Notre professeur nous rappelle à l'ordre en prenant son rôle très à cœur. Je roule des yeux, mais retourne à ma place sans rechigner. Je m'installe sur la table basse, étant la plus petite, tandis que Jacqueline travaille sur la table à manger. L'éloignement favorise notre concentration et évite les tricheries.

Je me replonge dans mes livres et entends le crayon de mon amie gratter le papier. De mon côté, je relis trois fois l'énoncé du problème avant de demander de l'aide.

— Marcel, peux-tu m'expliquer une nouvelle fois la différence entre sinus et cosinus ? J'ai juste retenu que la tangente était le rapport entre les deux. Enfin... je crois.

Mon professeur particulier accourt à la rescousse et s'assoit près de moi. Marcel dégage une aura de douceur et de bienveillance. Il prend le temps de m'expliquer, et, devant mon air décontenancé, de m'expliquer à nouveau en changeant de méthode. Il me donne l'exemple d'un patron de vêtement et me montre comment, à l'aide des règles trigonométriques, je peux le dessiner. Tout s'éclaire dans ma tête et me paraît plus logique. Je hoche la tête, convaincue d'avoir enfin assimilé le concept.

Jacqueline s'éclipse et nous laisse entendre que c'est pour faire un passage aux toilettes. Marcel, lui, ne retourne pas à sa place et reste près de moi, en fixant mon stylo qui rédige la solution de l'exercice. Je me sens soudainement mal à l'aise face à cette proximité nouvelle que la présence de sa sœur annihile.

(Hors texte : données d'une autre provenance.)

`config.mk`:
```
export PLATFORM = sky130hd
export DESIGN_NAME = battery_voltage_to_charge_level_flat
export DESIGN_NICKNAME = d
export VERILOG_FILES = /design/src/bvcl_pkg.sv /design/src/bvcl_in_if.sv /design/src/bvcl_out_if.sv /design/src/bvcl_div.sv /design/src/battery_voltage_to_charge_level.sv /design/src/flat_wrapper.sv
export SDC_FILE = /design/constraint.sdc
export NUM_CORES = 2
export LEC_CHECK = 0
export ABC_AREA = 0
export BUFFER_PORTS_ARGS = -buffer_cell sky130_fd_sc_hd__buf_2
export CAP_MARGIN = 15
export CORE_MARGIN = 3
export CORE_UTILIZATION = 45
export DETAILED_ROUTE_END_ITERATION = 6
export GPL_TIMING_DRIVEN = 1
export PLACE_DENSITY = 0.72
export SETUP_SLACK_MARGIN = 0.3
export SYNTH_ARGS = -nofsm -noshare
export SYNTH_HDL_FRONTEND = slang
export SYNTH_SLANG_ARGS = --single-unit
export TNS_END_PERCENT = 20
```
`constraint.sdc`:
```
create_clock -name clk -period 31 [get_ports clk]
set_input_delay 4.65 -clock clk [delete_from_list [all_inputs] [get_ports clk]]
set_output_delay 4.65 -clock clk [all_outputs]
set_load 0.02 [all_outputs]
```
`src/bvcl_pkg.sv`:
```
`timescale 1ns / 1ps
// ----------------------------------------------------------------------------
// bvcl_pkg
// Shared types, constants and table helpers of the battery charge level block.
// ----------------------------------------------------------------------------
package bvcl_pkg;

  localparam int MAX_POINTS = 8;
  localparam int PT_IDX_W   = 3;
  localparam int RAW_W      = 16;
  localparam int MV_W       = 16;
  localparam int LEVEL_W    = 10;
  localparam int SCALE_W    = 24;
  localparam int TABLE_W    = 64;
  localparam int POINTS_W   = 4;
  localparam int CFG_IDX_W  = 3;
  localparam int CFG_DATA_W = 64;
  localparam int PROD_W     = RAW_W + SCALE_W;
  localparam int DIVD_W     = 2 * MV_W;
  localparam int DIV_STEPS  = 16;
  localparam int DIV_CNT_W  = 4;

  localparam logic [MV_W-1:0]     MV_MAX       = 16'hFFFF;
  localparam logic [LEVEL_W-1:0]  LEVEL_FULL   = 10'd1000;
  localparam logic [LEVEL_W-1:0]  LEVEL_EMPTY  = 10'd0;
  localparam logic [SCALE_W-1:0]  SCALE_RESET  = 24'h010000;
  localparam logic [POINTS_W-1:0] POINTS_RESET = 4'd2;

  typedef enum logic [CFG_IDX_W-1:0] {
    REG_VOLT_SCALE   = 3'd0,
    REG_LOW_THRESH   = 3'd1,
    REG_VOLT_LOW     = 3'd2,
    REG_VOLT_HIGH    = 3'd3,
    REG_LEVEL_LOW    = 3'd4,
    REG_LEVEL_HIGH   = 3'd5,
    REG_POINTS_USED  = 3'd6
  } cfg_reg_t;

  typedef enum logic [2:0] {
    ST_IDLE,
    ST_SCALE,
    ST_CLASS,
    ST_SEARCH,
    ST_PROD,
    ST_DIV_GO,
    ST_DIV,
    ST_STORE
  } state_t;

  typedef struct packed {
    logic              start;
    logic [DIVD_W-1:0] dividend;
    logic [MV_W-1:0]   divisor;
  } div_req_t;

  typedef struct packed {
    logic            done;
    logic [MV_W-1:0] quotient;
  } div_rsp_t;

  function automatic logic [MV_W-1:0] table_entry(input logic [TABLE_W-1:0] lo,
                                                  input logic [TABLE_W-1:0] hi,
                                                  input logic [PT_IDX_W-1:0] k);
    logic [TABLE_W-1:0] word;
    word = k[PT_IDX_W-1] ? hi : lo;
    return word[{k[PT_IDX_W-2:0], 4'b0000} +: MV_W];
  endfunction

  function automatic logic [PT_IDX_W-1:0] last_index(input logic [POINTS_W-1:0] pu);
    logic [PT_IDX_W-1:0] idx;
    if (pu < 4'd2) begin
      idx = PT_IDX_W'(1);
    end else if (pu > POINTS_W'(MAX_POINTS)) begin
      idx = PT_IDX_W'(MAX_POINTS - 1);
    end else begin
      idx = PT_IDX_W'(pu - 4'd1);
    end
    return idx;
  endfunction

endpackage

```
`src/bvcl_in_if.sv`:
```
`timescale 1ns / 1ps
// ----------------------------------------------------------------------------
// bvcl_in_if
// Request channel carrying the two raw converter readings.
// ----------------------------------------------------------------------------
interface bvcl_in_if;
  import bvcl_pkg::*;

  logic             valid;
  logic             ready;
  logic [RAW_W-1:0] raw_a;
  logic [RAW_W-1:0] raw_b;

  modport source (output valid, output raw_a, output raw_b, input ready);
  modport sink   (input valid, input raw_a, input raw_b, output ready);
endinterface

```
`src/bvcl_out_if.sv`:
```
`timescale 1ns / 1ps
// ----------------------------------------------------------------------------
// bvcl_out_if
// Result channel carrying voltages, charge levels and low flags.
// ----------------------------------------------------------------------------
interface bvcl_out_if;
  import bvcl_pkg::*;

  logic               valid;
  logic               ready;
  logic [MV_W-1:0]    volts_a_mv;
  logic [LEVEL_W-1:0] level_a;
  logic               low_a;
  logic [MV_W-1:0]    volts_b_mv;
  logic [LEVEL_W-1:0] level_b;
  logic               low_b;

  modport source (output valid, output volts_a_mv, output level_a, output low_a,
                  output volts_b_mv, output level_b, output low_b, input ready);
  modport sink   (input valid, input volts_a_mv, input level_a, input low_a,
                  input volts_b_mv, input level_b, input low_b, output ready);
endinterface

```
`src/bvcl_div.sv`:
```
`timescale 1ns / 1ps
// ----------------------------------------------------------------------------
// bvcl_div
// Restoring divider, one quotient bit per cycle, for a 16-bit quotient.
// ----------------------------------------------------------------------------
module bvcl_div (
  input  logic               clk,
  input  logic               rst,
  input  bvcl_pkg::div_req_t req,
  output bvcl_pkg::div_rsp_t rsp
);
  import bvcl_pkg::*;

  logic                 busy;
  logic                 done;
  logic [DIV_CNT_W-1:0] count;
  logic [MV_W-1:0]      rem;
  logic [MV_W-1:0]      quo;
  logic [MV_W-1:0]      dsr;
  logic [MV_W:0]        shifted;
  logic [MV_W:0]        diff;
  logic                 take;

  // The caller guarantees the quotient fits in 16 bits, so the upper half
  // of the dividend is already below the divisor.
  assign shifted = {rem, quo[MV_W-1]};
  assign take    = shifted >= {1'b0, dsr};
  assign diff    = shifted - {1'b0, dsr};

  always_ff @(posedge clk) begin
    if (rst) begin
      busy  <= 1'b0;
      done  <= 1'b0;
      count <= '0;
    end else begin
      done <= busy && (count == '0);
      if (req.start) begin
        busy  <= 1'b1;
        count <= DIV_CNT_W'(DIV_STEPS - 1);
      end else if (busy) begin
        count <= count - 1'b1;
        if (count == '0) begin
          busy <= 1'b0;
        end
      end
    end
  end

  always_ff @(posedge clk) begin
    if (req.start) begin
      rem <= req.dividend[DIVD_W-1:MV_W];
      quo <= req.dividend[MV_W-1:0];
      dsr <= req.divisor;
    end else if (busy) begin
      rem <= take ? diff[MV_W-1:0] : shifted[MV_W-1:0];
      quo <= {quo[MV_W-2:0], take};
    end
  end

  assign rsp.done     = done;
  assign rsp.quotient = quo;

endmodule

```
`src/battery_voltage_to_charge_level.sv`:
```
`timescale 1ns / 1ps
// ----------------------------------------------------------------------------
// battery_voltage_to_charge_level
// Two-channel battery voltage scaling and charge level interpolation.
//
// A request on the sample channel carries two raw readings. Each is scaled to
// millivolts, compared with the low threshold and mapped to a charge level in
// tenths of a percent through the breakpoint table. One result per request
// leaves on the result channel. Both channels use valid and ready.
// The sequencer works through battery one and then battery two with a single
// multiplier, a breakpoint comparator stepped one point per cycle and a
// divider that yields one quotient bit per cycle. A reading clamped at either
// end of the table passes scale, classify and store; an interpolated one also
// passes the breakpoint search, the product, the divider start and the divide
// wait before store. Sample ready is high only while idle.
// The result register holds a finished result while the receiver stalls; the
// next request is taken meanwhile and waits at its end for the register.
// Configuration writes are taken at any time and should be made while idle.
// Synchronous reset restores the register defaults and empties both channels.
// ----------------------------------------------------------------------------
module battery_voltage_to_charge_level (
  input  logic                            clk,
  input  logic                            rst,
  bvcl_in_if.sink                         sample,
  bvcl_out_if.source                      result,
  input  logic                            cfg_we,
  input  logic [bvcl_pkg::CFG_IDX_W-1:0]  cfg_index,
  input  logic [bvcl_pkg::CFG_DATA_W-1:0] cfg_data
);
  import bvcl_pkg::*;

  logic [SCALE_W-1:0]  volt_scale_q16;
  logic [MV_W-1:0]     low_threshold_mv;
  logic [TABLE_W-1:0]  volt_points_low;
  logic [TABLE_W-1:0]  volt_points_high;
  logic [TABLE_W-1:0]  level_points_low;
  logic [TABLE_W-1:0]  level_points_high;
  logic [POINTS_W-1:0] points_used;

  state_t state;
  state_t state_next;

  logic                ch;
  logic [RAW_W-1:0]    raw_a;
  logic [RAW_W-1:0]    raw_b;
  logic [PROD_W-1:0]   prod;
  logic [MV_W-1:0]     mv;
  logic [PT_IDX_W-1:0] idx;
  logic [MV_W-1:0]     den;
  logic                neg;
  logic [LEVEL_W-1:0]  lvl;
  logic [MV_W-1:0]     keep_mv;
  logic [LEVEL_W-1:0]  keep_lvl;
  logic                keep_low;

  logic                out_valid;
  logic                out_load;
  div_req_t            div_req;
  div_rsp_t            div_rsp;

  logic [MV_W-1:0]     mul_a;
  logic [SCALE_W-1:0]  mul_b;
  logic [MV_W-1:0]     mv_sat;
  logic [PT_IDX_W-1:0] idx_last;
  logic [PT_IDX_W-1:0] idx_prev;
  logic [MV_W-1:0]     v_sel;
  logic [MV_W-1:0]     v_prev;
  logic [MV_W-1:0]     l_sel;
  logic [MV_W-1:0]     l_prev;
  logic [MV_W:0]       dl;
  logic [MV_W:0]       dl_mag;
  logic [MV_W+1:0]     sum;
  logic                at_first;
  logic                at_last;
  logic                seg_hit;

  bvcl_div u_div (
    .clk (clk),
    .rst (rst),
    .req (div_req),
    .rsp (div_rsp)
  );

  always_ff @(posedge clk) begin
    if (rst) begin
      volt_scale_q16    <= SCALE_RESET;
      low_threshold_mv  <= '0;
      volt_points_low   <= '0;
      volt_points_high  <= '0;
      level_points_low  <= '0;
      level_points_high <= '0;
      points_used       <= POINTS_RESET;
    end else if (cfg_we) begin
      case (cfg_index)
        REG_VOLT_SCALE:  volt_scale_q16    <= cfg_data[SCALE_W-1:0];
        REG_LOW_THRESH:  low_threshold_mv  <= cfg_data[MV_W-1:0];
        REG_VOLT_LOW:    volt_points_low   <= cfg_data;
        REG_VOLT_HIGH:   volt_points_high  <= cfg_data;
        REG_LEVEL_LOW:   level_points_low  <= cfg_data;
        REG_LEVEL_HIGH:  level_points_high <= cfg_data;
        REG_POINTS_USED: points_used       <= cfg_data[POINTS_W-1:0];
        default: begin
        end
      endcase
    end
  end

  assign idx_last = last_index(points_used);
  assign idx_prev = idx - 1'b1;
  assign v_sel    = table_entry(volt_points_low, volt_points_high, idx);
  assign v_prev   = table_entry(volt_points_low, volt_points_high, idx_prev);
  assign l_sel    = table_entry(level_points_low, level_points_high, idx);
  assign l_prev   = table_entry(level_points_low, level_points_high, idx_prev);

  assign mv_sat   = (prod[PROD_W-1:2*MV_W] != '0) ? MV_MAX : prod[2*MV_W-1:MV_W];
  assign at_first = mv_sat <= table_entry(volt_points_low, volt_points_high, '0);
  assign at_last  = mv_sat >= table_entry(volt_points_low, volt_points_high, idx_last);
  assign seg_hit  = mv <= v_sel;

  assign dl       = {1'b0, l_sel} - {1'b0, l_prev};
  assign dl_mag   = dl[MV_W] ? (~dl + 1'b1) : dl;
  assign sum      = neg ? ({2'b00, l_prev} - {2'b00, div_rsp.quotient})
                        : ({2'b00, l_prev} + {2'b00, div_rsp.quotient});

  always_comb begin
    mul_a = ch ? raw_b : raw_a;
    mul_b = volt_scale_q16;
    if (state == ST_PROD) begin
      mul_a = mv - v_prev;
      mul_b = SCALE_W'(dl_mag[MV_W-1:0]);
    end
  end

  always_ff @(posedge clk) begin
    if (rst) begin
      state <= ST_IDLE;
    end else begin
      state <= state_next;
    end
  end

  always_comb begin
    state_next       = state;
    sample.ready     = 1'b0;
    out_load         = 1'b0;
    div_req.start    = 1'b0;
    div_req.dividend = prod[DIVD_W-1:0];
    div_req.divisor  = den;
    case (state)
      ST_IDLE: begin
        sample.ready = !rst;
        if (sample.valid) begin
          state_next = ST_SCALE;
        end
      end
      ST_SCALE: begin
        state_next = ST_CLASS;
      end
      ST_CLASS: begin
        if (at_first || at_last) begin
          state_next = ST_STORE;
        end else begin
          state_next = ST_SEARCH;
        end
      end
      ST_SEARCH: begin
        if (seg_hit) begin
          state_next = ST_PROD;
        end
      end
      ST_PROD: begin
        state_next = ST_DIV_GO;
      end
      ST_DIV_GO: begin
        div_req.start = 1'b1;
        state_next    = ST_DIV;
      end
      ST_DIV: begin
        if (div_rsp.done) begin
          state_next = ST_STORE;
        end
      end
      ST_STORE: begin
        if (!ch) begin
          state_next = ST_SCALE;
        end else if (!out_valid || result.ready) begin
          out_load   = 1'b1;
          state_next = ST_IDLE;
        end
      end
      default: begin
        state_next = ST_IDLE;
      end
    endcase
  end

  always_ff @(posedge clk) begin
    case (state)
      ST_IDLE: begin
        ch    <= 1'b0;
        raw_a <= sample.raw_a;
        raw_b <= sample.raw_b;
      end
      ST_SCALE: begin
        prod <= PROD_W'(mul_a) * PROD_W'(mul_b);
      end
      ST_CLASS: begin
        mv  <= mv_sat;
        idx <= PT_IDX_W'(1);
        lvl <= at_first ? LEVEL_EMPTY : LEVEL_FULL;
      end
      ST_SEARCH: begin
        if (!seg_hit) begin
          idx <= idx + 1'b1;
        end
      end
      ST_PROD: begin
        prod <= PROD_W'(mul_a) * PROD_W'(mul_b);
        den  <= v_sel - v_prev;
        neg  <= dl[MV_W];
      end
      ST_DIV: begin
        if (sum[MV_W+1]) begin
          lvl <= LEVEL_EMPTY;
        end else if (sum > (MV_W+2)'(LEVEL_FULL)) begin
          lvl <= LEVEL_FULL;
        end else begin
          lvl <= sum[LEVEL_W-1:0];
        end
      end
      ST_STORE: begin
        if (!ch) begin
          ch       <= 1'b1;
          keep_mv  <= mv;
          keep_lvl <= lvl;
          keep_low <= mv < low_threshold_mv;
        end
      end
      default: begin
      end
    endcase
  end

  always_ff @(posedge clk) begin
    if (rst) begin
      out_valid <= 1'b0;
    end else if (out_load) begin
      out_valid <= 1'b1;
    end else if (result.ready) begin
      out_valid <= 1'b0;
    end
  end

  always_ff @(posedge clk) begin
    if (out_load) begin
      result.volts_a_mv <= keep_mv;
      result.level_a    <= keep_lvl;
      result.low_a      <= keep_low;
      result.volts_b_mv <= mv;
      result.level_b    <= lvl;
      result.low_b      <= mv < low_threshold_mv;
    end
  end

  assign result.valid = out_valid;

`ifndef SYNTH
  a_search_bound: assert property (@(posedge clk) disable iff (rst)
    (state == ST_SEARCH) |-> (idx <= idx_last) && (idx != '0))
    else $error("Breakpoint search ran past the last point in use.");

  a_div_done_owned: assert property (@(posedge clk) disable iff (rst)
    div_rsp.done |-> (state == ST_DIV))
    else $error("Divider finished outside the divide wait state.");

  a_div_to_store: assert property (@(posedge clk) disable iff (rst)
    (state == ST_DIV) && div_rsp.done |=> (state == ST_STORE) && (lvl <= LEVEL_FULL))
    else $error("Interpolated level was not stored after the divide.");

  a_load_free: assert property (@(posedge clk) disable iff (rst)
    out_load |-> (!out_valid || result.ready) && ch)
    else $error("Result register loaded while a result still waited.");
`endif

endmodule
```
`src/flat_wrapper.sv`:
```
// flat-port wrapper written by rule: the top's interface ports become plain ports
module battery_voltage_to_charge_level_flat import bvcl_pkg::*;
  (clk, rst, cfg_we, cfg_index, cfg_data, sample_valid, sample_raw_a, sample_raw_b, sample_ready, result_valid, result_volts_a_mv, result_level_a, result_low_a, result_volts_b_mv, result_level_b, result_low_b, result_ready);
  bvcl_in_if sample_i ();
  bvcl_out_if result_i ();
  input  logic clk;
  input  logic rst;
  input  logic cfg_we;
  input  logic [bvcl_pkg::CFG_IDX_W-1:0] cfg_index;
  input  logic [bvcl_pkg::CFG_DATA_W-1:0] cfg_data;
  input wire logic [$bits(sample_i.valid)-1:0] sample_valid;
  input wire logic [$bits(sample_i.raw_a)-1:0] sample_raw_a;
  input wire logic [$bits(sample_i.raw_b)-1:0] sample_raw_b;
  output wire logic [$bits(sample_i.ready)-1:0] sample_ready;
  output wire logic [$bits(result_i.valid)-1:0] result_valid;
  output wire logic [$bits(result_i.volts_a_mv)-1:0] result_volts_a_mv;
  output wire logic [$bits(result_i.level_a)-1:0] result_level_a;
  output wire logic [$bits(result_i.low_a)-1:0] result_low_a;
  output wire logic [$bits(result_i.volts_b_mv)-1:0] result_volts_b_mv;
  output wire logic [$bits(result_i.level_b)-1:0] result_level_b;
  output wire logic [$bits(result_i.low_b)-1:0] result_low_b;
  input wire logic [$bits(result_i.ready)-1:0] result_ready;
  assign sample_i.valid = sample_valid;
  assign sample_i.raw_a = sample_raw_a;
  assign sample_i.raw_b = sample_raw_b;
  assign sample_ready = sample_i.ready;
  assign result_valid = result_i.valid;
  assign result_volts_a_mv = result_i.volts_a_mv;
  assign result_level_a = result_i.level_a;
  assign result_low_a = result_i.low_a;
  assign result_volts_b_mv = result_i.volts_b_mv;
  assign result_level_b = result_i.level_b;
  assign result_low_b = result_i.low_b;
  assign result_i.ready = result_ready;
  battery_voltage_to_charge_level u_core (.clk(clk), .rst(rst), .sample(sample_i), .result(result_i), .cfg_we(cfg_we), .cfg_index(cfg_index), .cfg_data(cfg_data));
endmodule
```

Je me redresse et me penche un peu plus sur ma feuille afin de lui cacher la vue. Il toussote avant de s'avancer lentement vers une pente glissante :

— Ils passent un film génial en ce moment au cinéma...

Je ne relève pas et continue à griffonner. Je ne sais pas si j'invente, mais je crois bien que je lui fais de l'effet. Jusqu'à présent, j'étais simplement la meilleure amie de sa petite sœur, mais aujourd'hui, on dirait qu'il s'intéresse à moi différemment. J'interprète peut-être sa proposition de la mauvaise manière. C'est un garçon gentil, il doit agir de la même façon avec tout le monde. J'espère pour lui en tout cas. Il ne mérite pas que je lui brise le cœur.

— Je me disais qu'on pourrait s'y rendre un soir ? reprend-il. Enfin, avec Jacquie aussi, bien sûr !

— Oh, tu sais, je n'aime pas trop le cinéma.

Ce mensonge me brûle les lèvres. Ce n'est pourtant qu'à moitié faux. J'aimais le cinéma, avant. Même Jacqueline a cessé de me le proposer pour me changer les idées.

Marcel reste interdit quelques instants avant de rebondir, avec un flegme remarquable :

— On pourrait aussi sortir faire des balades ou aller danser. Contrairement à ce que vous pensez, je ne fais pas qu'étudier ! À Montpellier, il y a plein d'endroits que je pourrai vous montrer.

— Des endroits pour quoi faire ?

Jacqueline pose la question naïvement en revenant s'asseoir. Je relève enfin le nez de mon cahier et attends que Marcel réponde. Il sourit à sa sœur et répond fièrement :

— Des endroits où l'on danse et où vous aurez besoin d'un chaperon !

Avec Jacquie, nous éclatons de rire, sachant toutes les deux à quoi nous pensons. Marcel qui danse ? Nous aimerions bien voir ça ! Ce dernier croise les bras et prend la mouche, Jacquie en remet une couche :

— Tu te souviens de la dernière fois où tu as tenté de danser lors du mariage de la cousine Annie ? C'était, disons, mémorable.

Marcel devient un peu rouge, mais il conserve son calme légendaire. De mon côté, je suis heureuse de la tournure que prend la conversation, loin d'une perspective de rendez-vous amoureux. Il relève ses lunettes sur le haut de son nez et rétorque :

— Eh bien, chère petite sœur, il semblerait que je doive pratiquer un peu plus. Mais je suis sûr qu'avec de la bonne musique et de la bonne compagnie, je pourrais m'améliorer.

Mon amie et moi échangeons un regard complice et je décide de voler à la rescousse de notre danseur en devenir :

— Ne t'en fais pas, si j'arrive à résoudre mes exercices de mathématiques, il n'y a aucune raison que tu ne sois pas le roi du twist et du rock'n'roll avant la fin de l'été !

Jacqueline hoche la tête avec enthousiasme, approuvant l'idée. Marcel, quant à lui, paraît ravi de la perspective de nous faire plaisir.

— Parfait ! Alors, préparez-vous à être épatées, mesdemoiselles.